I thought of all the books I'd disliked, or put down without finishing—often books that one or more of the Wednesday Sisters had loved—or books we'd all thought dreadful, that, to our considerable disbelief, made the bestseller list. “Not every book is for every reader.” Words Linda liked to say when she'd recommended a book none of the rest of us could stand.
Linda's Ghost, I thought, and I wanted to pick up the phone and call her, even though I knew she didn't want that.
I went to the kitchen. Pulled that old manuscript from the bottom kitchen desk drawer, almost as a way to be with Linda. I looked down at the first few words, the introduction of my character Risa. She was as weak a character as Dritha, the protagonist in my new novel, I could see that now. A smelly old dishrag, Linda would say, with a spine Kath would find catawampus, delivered in prose Ally would find awkward in places, with words Brett would see were not quite what I'd meant.
But if I didn't believe in my work, how could I expect anyone else to?
I pulled the coffin photo from my refrigerator—not the one of just me, but the one of all of us—and I set it in a splash of moonlight on the coffee table. I clicked on the lamp and began making notes in my journal: What is Risa most embarrassed about or ashamed of? What little gesture does she make frequently, and does she realize it, and would she stop doing it if she did? What one thing about her seems to contradict everything else? And why in the world is she out poking into the disappearance of a nun rather than, say, living in a nice home in Palo Alto with two children and a husband, friends she meets every Wednesday in the park—or the early sixteenth-century Roman equivalent?
Because the dead nun was one of Risa's closest friends, that was the answer, of course. A friend who would have done anything for her. One who, if she had given her promise not to talk of a thing, would not go back on it even in the name of trying to help.
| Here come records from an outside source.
Background: an optimization exercise with open tools, aiming at small area and a short achievable clock period. Do not read the settings as production practice.
Where RTL was checked, it was by simulation tests only, not by an equivalence proof against the original.
The RTL of run 1 was laid out without a check of its function.
Power figures rest on the tool's default switching activity, not on a simulated workload.

### flow/constraint.sdc
create_clock -name core_clock -period 8.0 [get_ports {clk}]
set_input_delay 1.6000 -clock core_clock [delete_from_list [all_inputs] [get_ports {clk}]]
set_output_delay 1.6000 -clock core_clock [all_outputs]
set_load 0.01 [all_outputs]
### flow/config.mk
export PLATFORM = sky130hd
export DESIGN_NAME = PE
export DESIGN_NICKNAME = PE
export VERILOG_FILES = /design/flow/design.v
export SDC_FILE = /design/flow/constraint.sdc
export NUM_CORES = 4
export LEC_CHECK = 0
export CAP_MARGIN = 20
export CORE_MARGIN = 2
export CORE_UTILIZATION = 40
export PLACE_DENSITY = 0.6
export SETUP_SLACK_MARGIN = 3
export SLEW_MARGIN = 20
export SYNTH_HIERARCHICAL = 1
export SYNTH_MINIMUM_KEEP_SIZE = 0
### flow/standard.sh
#!/bin/bash
# synth_recipe.tcl (not shown) runs the flow's synth.tcl, then flattens the netlist and writes it again
# the make line also repeats each setting of config.mk as NAME=value (left out here)
make -C /OpenROAD-flow-scripts/flow DESIGN_CONFIG=/design/flow/config.mk WORK_HOME=/design/flow/orfs CLKGATE_MAP_FILE= SYNTH_SCRIPT=/design/flow/synth_recipe.tcl "${@:-finish}"
### flow/flow/run.sh
#!/bin/bash
# Standard ORFS layout, with port buffers of the smallest buffer cell
# (instead of buffer_ports' default pick, clkdlybuf4s50_1).
set -euo pipefail
export BUFFER_PORTS_ARGS="-buffer_cell sky130_fd_sc_hd__buf_1"
bash standard.sh finish > standard_flow.log 2>&1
In the dark of the night, I made twelve pages of character sketch: what Risa did when she awoke in the morning, her favorite food, what her ideal man looked like, what made her laugh and what her laughter sounded like, which was very like Kath's most uninhibited laugh, and whether she, like me, sometimes laughed so hard she had to cross her legs lest she wet herself. I cut out magazine pictures to help me imagine what she looked like—dark hair like this picture, like Ally's; eyes shaped like this woman's, but the same green as mine; trim and petite like Brett, but with stocky hands and sturdy wrists; freckles on her nose like Brett, too, when the beauty standards of the time demanded none. Then I turned to Risa's friend, the nun, finding no need of magazine photos to imagine her: her face was there in my mind, her eyes the sea blue of Sister Josephine's, the brows above them as straight and expressive as Linda's, the brows of a woman who would put herself smack-dab in the middle of the worst poverty, doing all she could to ease the pain of strangers that Risa, sequestered in her comfortable villa, couldn't imagine how to help. And when I'd finished with the nun, I slid clean paper and carbons into the typewriter carriage, and I typed at the top of the first page “Chapter 1.”
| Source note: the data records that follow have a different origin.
Context: an optimization exercise on an open-source flow, tuned for small area, a short achievable clock period and few clock cycles per item. The choices shown serve that exercise and are no tape-out recipe.
RTL that was checked went through simulation tests only; none was proved equivalent to the original.

## argmax16
module argmax16 #(
  parameter int CUT = 2
) (
  input  logic         clk,
  input  logic         rstn,        
  input  logic         in_valid,
  input  logic [255:0] in_data,     
  output logic         out_valid,
  output logic [3:0]   out_idx
);
  logic [15:0] val [5][16];
  logic [3:0]  idx [5][16];
  logic [15:0] val_r [5][16];
  logic [3:0]  idx_r [5][16];
  always_ff @(posedge clk or negedge rstn) begin
    if (!rstn) out_valid <= 1'b0;
    else       out_valid <= in_valid;
  end
  for (genvar i = 0; i < 16; i++) begin : g_in
    assign val_r[0][i] = in_data[16*i +: 16];
    assign idx_r[0][i] = 4'(i);
  end
  for (genvar l = 0; l < 4; l++) begin : g_lvl
    for (genvar j = 0; j < (8 >> l); j++) begin : g_node
      comparator #(.DW(16)) u_node (
        .a_val (val_r[l][2*j]),   .a_idx (idx_r[l][2*j]),
        .b_val (val_r[l][2*j+1]), .b_idx (idx_r[l][2*j+1]),
        .o_val (val[l+1][j]),     .o_idx (idx[l+1][j])
      );
      if (l + 1 == CUT) begin : g_reg
        if (CUT < 4) begin : g_v
          always_ff @(posedge clk) val_r[l+1][j] <= val[l+1][j];
        end
        always_ff @(posedge clk) idx_r[l+1][j] <= idx[l+1][j];
      end else begin : g_wire
        assign val_r[l+1][j] = val[l+1][j];
        assign idx_r[l+1][j] = idx[l+1][j];
      end
    end
  end
  assign out_idx = idx_r[4][0];
endmodule
Settings: LEC_CHECK=0, CAP_MARGIN=20, CORE_MARGIN=2, CORE_UTILIZATION=40, SLEW_MARGIN=20; clock period 8.5 ns.
run.sh (not shown) runs the stock make flow with config.mk's settings and CLKGATE_MAP_FILE= SYNTH_SCRIPT=/design/flow/synth_recipe.tcl, a recipe that flattens the netlist after the stock synthesis.
==> next run, changes <==
==> flow/flow/run.sh (new file) <==
#!/bin/bash
# Standard ORFS layout, with the port buffers made of sky130 buf cells
# instead of the delay buffer buffer_ports picks by default.
set -e
export BUFFER_PORTS_ARGS="-buffer_cell sky130_fd_sc_hd__buf_2"
bash standard.sh > standard.log 2>&1
==> flow/standard.sh (new file) <==
#!/bin/bash
# synth_recipe.tcl (not shown) runs the flow's synth.tcl, then flattens the netlist and writes it again
# the make line also repeats each setting of config.mk as NAME=value (left out here)
make -C /OpenROAD-flow-scripts/flow DESIGN_CONFIG=/design/flow/config.mk WORK_HOME=/design/flow/orfs CLKGATE_MAP_FILE= SYNTH_SCRIPT=/design/flow/synth_recipe.tcl "${@:-finish}"
removed: flow/run.sh
=> The new run completed with no timing, DRC or antenna violations. Fmax grows by 8.0%. Sequential cell count is unchanged. Wire length shrinks by 2.8%. Sequential share of layout area grows by 0.95 points. Design area shrinks by 8.8%.
No run of this note included a check of the RTL's function; only the layout flow was run.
That's where I was—sitting with my old manuscript and my scribbles of character sketches, scraping the carbon copies of a misspelled word with a razor to avoid retyping the whole page—when I looked up and saw Danny standing in the doorway, watching me. The sun was coming up already. I'd been working all night.
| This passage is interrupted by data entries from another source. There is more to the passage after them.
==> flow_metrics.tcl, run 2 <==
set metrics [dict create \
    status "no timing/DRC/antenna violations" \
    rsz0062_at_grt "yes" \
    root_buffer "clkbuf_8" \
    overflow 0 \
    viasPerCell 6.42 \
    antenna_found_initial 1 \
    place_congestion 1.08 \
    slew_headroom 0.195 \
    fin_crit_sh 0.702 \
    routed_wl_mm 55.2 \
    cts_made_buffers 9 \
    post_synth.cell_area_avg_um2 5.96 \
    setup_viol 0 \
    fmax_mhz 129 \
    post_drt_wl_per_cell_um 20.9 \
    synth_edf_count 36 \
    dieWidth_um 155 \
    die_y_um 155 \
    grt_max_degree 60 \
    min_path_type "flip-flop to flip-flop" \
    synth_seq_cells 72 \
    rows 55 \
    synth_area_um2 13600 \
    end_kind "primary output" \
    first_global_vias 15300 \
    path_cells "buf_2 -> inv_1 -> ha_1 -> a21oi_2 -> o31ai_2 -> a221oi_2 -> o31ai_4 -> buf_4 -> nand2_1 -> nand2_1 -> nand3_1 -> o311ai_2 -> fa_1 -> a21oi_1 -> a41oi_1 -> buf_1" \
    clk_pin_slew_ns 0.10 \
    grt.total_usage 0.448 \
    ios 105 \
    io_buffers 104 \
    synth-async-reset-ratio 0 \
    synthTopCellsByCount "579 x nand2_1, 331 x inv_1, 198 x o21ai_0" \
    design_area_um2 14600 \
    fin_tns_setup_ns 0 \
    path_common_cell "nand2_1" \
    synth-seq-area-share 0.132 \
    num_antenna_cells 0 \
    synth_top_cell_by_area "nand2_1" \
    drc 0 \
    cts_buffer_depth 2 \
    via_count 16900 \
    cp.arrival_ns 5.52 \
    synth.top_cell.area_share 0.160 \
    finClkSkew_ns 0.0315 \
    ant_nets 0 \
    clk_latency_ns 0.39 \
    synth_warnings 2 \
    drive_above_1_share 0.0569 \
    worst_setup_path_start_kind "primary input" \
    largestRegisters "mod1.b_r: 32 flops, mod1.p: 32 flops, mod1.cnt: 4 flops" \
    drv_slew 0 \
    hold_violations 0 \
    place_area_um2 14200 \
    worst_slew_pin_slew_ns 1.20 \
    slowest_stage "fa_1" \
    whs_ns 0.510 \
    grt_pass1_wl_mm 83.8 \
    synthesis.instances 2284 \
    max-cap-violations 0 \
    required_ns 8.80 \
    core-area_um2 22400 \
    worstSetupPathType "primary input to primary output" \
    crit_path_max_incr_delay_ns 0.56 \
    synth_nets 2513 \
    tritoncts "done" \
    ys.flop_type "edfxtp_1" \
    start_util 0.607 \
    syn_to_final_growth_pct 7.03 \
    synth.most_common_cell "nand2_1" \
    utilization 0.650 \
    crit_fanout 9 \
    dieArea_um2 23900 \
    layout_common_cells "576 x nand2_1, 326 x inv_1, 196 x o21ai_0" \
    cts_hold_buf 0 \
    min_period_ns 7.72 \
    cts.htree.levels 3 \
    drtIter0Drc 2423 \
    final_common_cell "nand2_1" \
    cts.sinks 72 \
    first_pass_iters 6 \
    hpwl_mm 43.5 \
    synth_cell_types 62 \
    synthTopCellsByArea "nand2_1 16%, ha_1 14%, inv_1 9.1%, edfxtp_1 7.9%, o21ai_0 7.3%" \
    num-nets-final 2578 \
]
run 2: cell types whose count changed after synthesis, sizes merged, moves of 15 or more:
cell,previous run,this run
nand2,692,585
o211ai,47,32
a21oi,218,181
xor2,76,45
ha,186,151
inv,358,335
What follows belongs to an exercise in optimizing a design on an open flow for small area and a short achievable clock period; a production flow would make more cautious choices.
The clock input has no modelled driver; a real chip could not lean on it and would need a root buffer or a full tree.
Power is estimated from default activity; no workload was simulated.

## job 104
==> flow/design.v <==
`timescale 1ns / 1ps
module FIFO_Project(clk, resetn, soft_reset, read_enb, write_enb, data_in,
                    data_out, valid, full);
input clk, resetn, soft_reset, read_enb, write_enb;
input [7:0] data_in;
output reg [7:0] data_out;
output reg valid;    
output reg full;
reg [7:0] fifo [0:15];
reg [3:0] last;      
wire clr = !resetn || soft_reset;
wire wr  = write_enb && !full;
wire rd  = read_enb && valid;
integer k;
always @(posedge clk)
    if (wr) begin
        fifo[0] <= data_in;
        for (k = 1; k < 16; k = k + 1)
            fifo[k] <= fifo[k - 1];
    end
wire [7:0] rdata;
FIFO_Read_Mux read_mux(.d({fifo[15], fifo[14], fifo[13], fifo[12], fifo[11], fifo[10], fifo[9], fifo[8],
                          fifo[7], fifo[6], fifo[5], fifo[4], fifo[3], fifo[2], fifo[1], fifo[0]}),
                       .sel(last), .q(rdata));
always @(posedge clk)
    if (clr)
        data_out <= 8'd0;
    else if (rd)
        data_out <= rdata;
wire [3:0] last_rd   = wr ? last : (last == 4'd0 ? 4'd0 : last - 4'd1);
wire [3:0] last_nord = (wr && valid) ? last + 4'd1 : last;
wire [3:0] last_next;
FIFO_Pick4 pick_last(.clr(clr), .sel(read_enb && valid), .a(last_rd), .b(last_nord), .q(last_next));
always @(posedge clk)
    last <= last_next;
always @(posedge clk) begin
    valid <= !clr && (wr || (valid && !(read_enb && last == 4'd0)));
    full  <= !clr && !(read_enb && valid) && (wr ? (valid && last == 4'd14) : full);
end
endmodule
module FIFO_Read_Mux(input [127:0] d, input [3:0] sel, output [7:0] q);
assign q = d[8*sel +: 8];
endmodule
module FIFO_Pick4(input clr, input sel, input [3:0] a, input [3:0] b, output [3:0] q);
assign q = clr ? 4'd0 : sel ? a : b;
endmodule
`timescale 1ns / 1ps
module Synchronizer_Project(clk, resetn, valid, read_enb, soft_reset);
input clk, resetn, valid, read_enb;
output reg soft_reset;
reg [4:0] cnt;
always @(posedge clk)
    if (!resetn || !valid || read_enb) begin
        cnt <= 5'd0;
        soft_reset <= 1'b0;
    end else if (cnt == 5'b11000) begin
        cnt <= 5'd0;
        soft_reset <= 1'b1;
    end else begin
        cnt <= {cnt[3:0], ~(cnt[4] ^ cnt[2])};
        soft_reset <= 1'b0;
    end
endmodule
`timescale 1ns / 1ps
module FSM_Project(clk, resetn, soft_reset, pkt_valid, addr_in, empty_in,
                   fifo_full, parity_done, low_pkt_valid, addr,
                   detect_add, lfd_state, ld_state, lp_state, cpe_state,
                   full_state, laf_state, busy, write_enb);
input clk, resetn, soft_reset, pkt_valid;
input [1:0] addr_in;
input [2:0] empty_in;
input fifo_full, parity_done, low_pkt_valid;
output reg [1:0] addr;
output detect_add, lfd_state, ld_state, lp_state, cpe_state, full_state, laf_state;
output reg busy;
output reg [2:0] write_enb;    
reg s_da, s_lfd, s_ld, s_lp, s_cpe, s_ffs, s_laf, s_wte;
wire [3:0] empty4 = {1'b0, empty_in};
wire hdr_ok     = pkt_valid && (addr_in != 2'd3);
wire hdr_empty  = empty4[addr_in];
wire addr_empty = empty4[addr];
wire clr = !resetn || soft_reset;
wire n_da  = clr || (s_da && !hdr_ok) || (s_cpe && !fifo_full) || (s_laf && parity_done);
wire n_lfd = !clr && ((s_da && hdr_ok && hdr_empty) || (s_wte && addr_empty));
wire n_wte = !clr && ((s_da && hdr_ok && !hdr_empty) || (s_wte && !addr_empty));
wire n_ld  = !clr && (s_lfd || (s_ld && !fifo_full && pkt_valid) ||
                      (s_laf && !parity_done && !low_pkt_valid));
wire n_lp  = !clr && ((s_ld && !fifo_full && !pkt_valid) ||
                      (s_laf && !parity_done && low_pkt_valid));
wire n_cpe = !clr && s_lp;
wire n_ffs = !clr && ((s_ld || s_cpe || s_ffs) && fifo_full);
wire n_laf = !clr && s_ffs && !fifo_full;
wire n_busy = !clr && ((s_da && hdr_ok) || (s_ld && (fifo_full || !pkt_valid)) ||
                       s_lp || s_ffs || s_wte || (s_cpe && fifo_full) ||
                       (s_laf && !parity_done && low_pkt_valid));
wire [1:0] n_addr = s_da ? addr_in : addr;
wire n_we = n_ld || n_lp || n_laf;
always @(posedge clk) begin
    s_da  <= n_da;
    s_lfd <= n_lfd;
    s_wte <= n_wte;
    s_ld  <= n_ld;
    s_lp  <= n_lp;
    s_cpe <= n_cpe;
    s_ffs <= n_ffs;
    s_laf <= n_laf;
    busy  <= n_busy;
    write_enb <= {3{n_we}} & {addr == 2'd2, addr == 2'd1, addr == 2'd0};
end
always @(posedge clk)
    addr <= n_addr;
assign detect_add = s_da;
assign lfd_state  = s_lfd;
assign ld_state   = s_ld;
assign lp_state   = s_lp;
assign cpe_state  = s_cpe;
assign full_state = s_ffs;
assign laf_state  = s_laf;
endmodule
`timescale 1ns / 1ps
module Register_Project(input clk, resetn, pkt_valid,
                        input [7:0] data_in,
                        input fifo_full, detect_add, ld_state, laf_state, lfd_state, cpe_state,
                        output reg err, parity_done, low_pkt_valid,
                        output reg [7:0] data_out);
reg [7:0] fifo_full_state_byte, internal_parity, packet_parity_byte;
always @(posedge clk)
    if (!resetn)
        parity_done <= 1'b0;
    else if (ld_state && !fifo_full && !pkt_valid)
        parity_done <= 1'b1;
    else if (laf_state && low_pkt_valid && !parity_done)
        parity_done <= 1'b1;
    else if (detect_add)
        parity_done <= 1'b0;
always @(posedge clk)
    if (!resetn)
        low_pkt_valid <= 1'b0;
    else if (ld_state && !pkt_valid)
        low_pkt_valid <= 1'b1;
    else if (cpe_state)
        low_pkt_valid <= 1'b0;
always @(posedge clk)
    if (ld_state && fifo_full)
        fifo_full_state_byte <= data_in;
always @(posedge clk)
    if (detect_add || (ld_state && !fifo_full))
        data_out <= data_in;
    else if (laf_state)
        data_out <= fifo_full_state_byte;
always @(posedge clk)
    if (lfd_state)
        internal_parity <= data_out;
    else if (ld_state && pkt_valid)
        internal_parity <= internal_parity ^ data_in;
    else if (detect_add)
        internal_parity <= 8'd0;
always @(posedge clk)
    if (ld_state && !pkt_valid)
        packet_parity_byte <= data_in;
always @(posedge clk)
    if (!resetn)
        err <= 1'b0;
    else if (parity_done)
        err <= internal_parity != packet_parity_byte;
endmodule
`timescale 1ns / 1ps
module Router_Top_Level_1x3(clock,resetn,read_enb_0,read_enb_1,read_enb_2,data_in,pkt_valid,data_out_0,data_out_1,data_out_2,valid_out_0,valid_out_1,valid_out_2,error,busy);
input clock,resetn,read_enb_0,read_enb_1,read_enb_2,pkt_valid;
input [7:0] data_in;
output valid_out_0,valid_out_1,valid_out_2,error,busy;
output [7:0] data_out_0,data_out_1,data_out_2;
wire [2:0] soft_reset, valid, full, read_enb;
wire [7:0] reg_out;
wire [1:0] addr;
wire detect_add, lfd_state, ld_state, lp_state, cpe_state, full_state, laf_state;
wire parity_done, low_pkt_valid;
assign read_enb = {read_enb_2, read_enb_1, read_enb_0};
assign valid_out_0 = valid[0];
assign valid_out_1 = valid[1];
assign valid_out_2 = valid[2];
wire [3:0] full4 = {1'b0, full};
wire fifo_full = full4[addr];
wire [2:0] write_enb;
FIFO_Project fifo_0(.clk(clock), .resetn(resetn), .soft_reset(soft_reset[0]),
                    .read_enb(read_enb_0), .write_enb(write_enb[0]), .data_in(reg_out),
                    .data_out(data_out_0), .valid(valid[0]), .full(full[0]));
FIFO_Project fifo_1(.clk(clock), .resetn(resetn), .soft_reset(soft_reset[1]),
                    .read_enb(read_enb_1), .write_enb(write_enb[1]), .data_in(reg_out),
                    .data_out(data_out_1), .valid(valid[1]), .full(full[1]));
FIFO_Project fifo_2(.clk(clock), .resetn(resetn), .soft_reset(soft_reset[2]),
                    .read_enb(read_enb_2), .write_enb(write_enb[2]), .data_in(reg_out),
                    .data_out(data_out_2), .valid(valid[2]), .full(full[2]));
Synchronizer_Project sync_0(.clk(clock), .resetn(resetn), .valid(valid[0]),
                            .read_enb(read_enb_0), .soft_reset(soft_reset[0]));
Synchronizer_Project sync_1(.clk(clock), .resetn(resetn), .valid(valid[1]),
                            .read_enb(read_enb_1), .soft_reset(soft_reset[1]));
Synchronizer_Project sync_2(.clk(clock), .resetn(resetn), .valid(valid[2]),
                            .read_enb(read_enb_2), .soft_reset(soft_reset[2]));
FSM_Project fsm0(.clk(clock), .resetn(resetn), .soft_reset(|soft_reset),
                 .pkt_valid(pkt_valid), .addr_in(data_in[1:0]), .empty_in(~valid),
                 .fifo_full(fifo_full), .parity_done(parity_done), .low_pkt_valid(low_pkt_valid),
                 .addr(addr), .detect_add(detect_add), .lfd_state(lfd_state), .ld_state(ld_state),
                 .lp_state(lp_state), .cpe_state(cpe_state), .full_state(full_state),
                 .laf_state(laf_state), .busy(busy), .write_enb(write_enb));
Register_Project register(.clk(clock), .resetn(resetn), .pkt_valid(pkt_valid), .data_in(data_in),
                          .fifo_full(fifo_full), .detect_add(detect_add), .ld_state(ld_state),
                          .laf_state(laf_state), .lfd_state(lfd_state), .cpe_state(cpe_state),
                          .err(error), .parity_done(parity_done), .low_pkt_valid(low_pkt_valid),
                          .data_out(reg_out));
endmodule
==> flow/config.mk <==
export PLATFORM = sky130hd
export DESIGN_NAME = Router_Top_Level_1x3
export DESIGN_NICKNAME = Router_Top_Level_1x3
export VERILOG_FILES = /design/flow/design.v
export SDC_FILE = /design/flow/constraint.sdc
export NUM_CORES = 4
export LEC_CHECK = 0
export CAP_MARGIN = 20
export CORE_MARGIN = 2
export CORE_UTILIZATION = 55
export PLACE_DENSITY = 0.65
export SETUP_SLACK_MARGIN = 3.1
export SLEW_MARGIN = 20
export SYNTH_HIERARCHICAL = 1
export SYNTH_MINIMUM_KEEP_SIZE = 0
==> flow/constraint.sdc <==
create_clock -name core_clock -period 5.0 [get_ports {clock}]
set_input_delay 1.0000 -clock core_clock [delete_from_list [all_inputs] [get_ports {clock}]]
set_output_delay 1.0000 -clock core_clock [all_outputs]
set_load 0.01 [all_outputs]
standard.sh (not shown) runs the stock make flow with config.mk's settings and CLKGATE_MAP_FILE= SYNTH_SCRIPT=/design/flow/synth_recipe.tcl, a recipe that flattens the netlist after the stock synthesis.
==> flow/flow/run.sh <==
#!/bin/bash
# Standard ORFS layout, except that the clock tree is a hand-built two-level
# inverter tree (flow/cts_hook.tcl) instead of TritonCTS's buffer H-tree.
set -euo pipefail
work=$(pwd)
bash standard.sh PRE_CTS_TCL="$work/flow/cts_hook.tcl" finish > "$work/standard.log" 2>&1
Other scripts of this flow, unchanged in this note and not shown: flow/flow/cts_hook.tcl
Job 104 has completed all stages; timing, DRC and antenna checks passed.
> inputs changed (job 104 -> job 105)
- SETUP_SLACK_MARGIN changed from 3.1 to 3.2
Results
NOTE: switching power in job 105 exceeds that of job 104. Delta (job 105 minus job 104): total chip power shows no meaningful change, global-route wire length before repair shows an increase of about 3%. Summary — met2 demand-to-capacity share in global routing, job 105 relative to job 104: higher, by 2.0 points. The worst setup slack after placement on job 105 is in line with that on job 104. Compared to job 104, job 105 has delay contributed by the slowest stage of the critical path 0.04 ns higher. Between job 105 and job 104, the multi-input gate share of the layout cell area does not differ in any meaningful way. As far as total area of sequential cells is concerned, job 104 and job 105 perform about the same.
No functional check of the RTL was part of any run of this note. In every run of this note, the design's own scripts or RTL, not TritonCTS, make the clock network.

[afterwards: timing with drivers on the ports]
In the flow no input, the clock included, has a driving cell. The finished layouts below were timed again as built, in two steps.
Step 1 sets driving cells, clkbuf_16 on the clock port and buf_2 on the other inputs (assumed; they add their load-dependent delay and slew).
Step 2, shift: input delay + t, output delay - t, t = (earliest + latest rising clock arrival at the registers) / 2. This alone moves slack from input paths to output paths.
Slacks: ideal ports / drivers / drivers and shift; pairs: ideal ports / drivers.
| run | t (ns) | setup slack, ns | worst setup path after step 2 |
|---|---|---|---|
| job 104 | 0.436 | 3.128 / 2.890 / 2.942 | input to register |
| job 105 | 0.437 | 3.194 / 2.983 / 3.051 | input to register |
After both steps setup and hold are still met in every run listed. The setup slack of job 104, which loses most, moves by -0.238 ns with the drivers and by -0.186 ns with both steps.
I looked down at my writing, stark black letters on white. At the coffin photo beside my typewriter, me in my glasses, though usually I took them off the moment I saw a camera.
“I . . . I'm writing,” I said.
“I know,” he said, and I saw in his expression that he'd stood here before, watching me so lost in what I was writing that I didn't even know he was there.
He smiled slightly. “In that first little apartment back in Chicago, you always sat in my seat, where the edge of the card table was peeling. I thought you'd given it up, though, before we moved here.”
He didn't ask why I'd never told him, didn't put me on the spot. He only looked at me like I was a gift he'd just opened, the surprise he'd known was there all along under the wrapping and the bow, but that didn't matter because it was exactly what he wanted. “And what, pray tell, are you writing?” he asked. “If you're willing to tell?”
I didn't say it was my gift to Linda, my prayer for her; I'm not sure I even saw at the time that it was, that the nun had become more and more like Linda in my notes, that I was trying to capture Linda's frankness and her generosity and her fear. But I told him the gist of the story, bungling the description badly. Still, Danny said he couldn't wait to read it. I would let him read it, wouldn't I? And while I was worrying that one—Would he like it? Would he see himself in any of it?—he called me “the future famous novelist, Frankie O'Mara.” It was like when I'd told Bob about my novel at the holiday party, only better, and I wondered if this was something Danny had learned from watching Bob, from admiring him, or if he'd always been like this.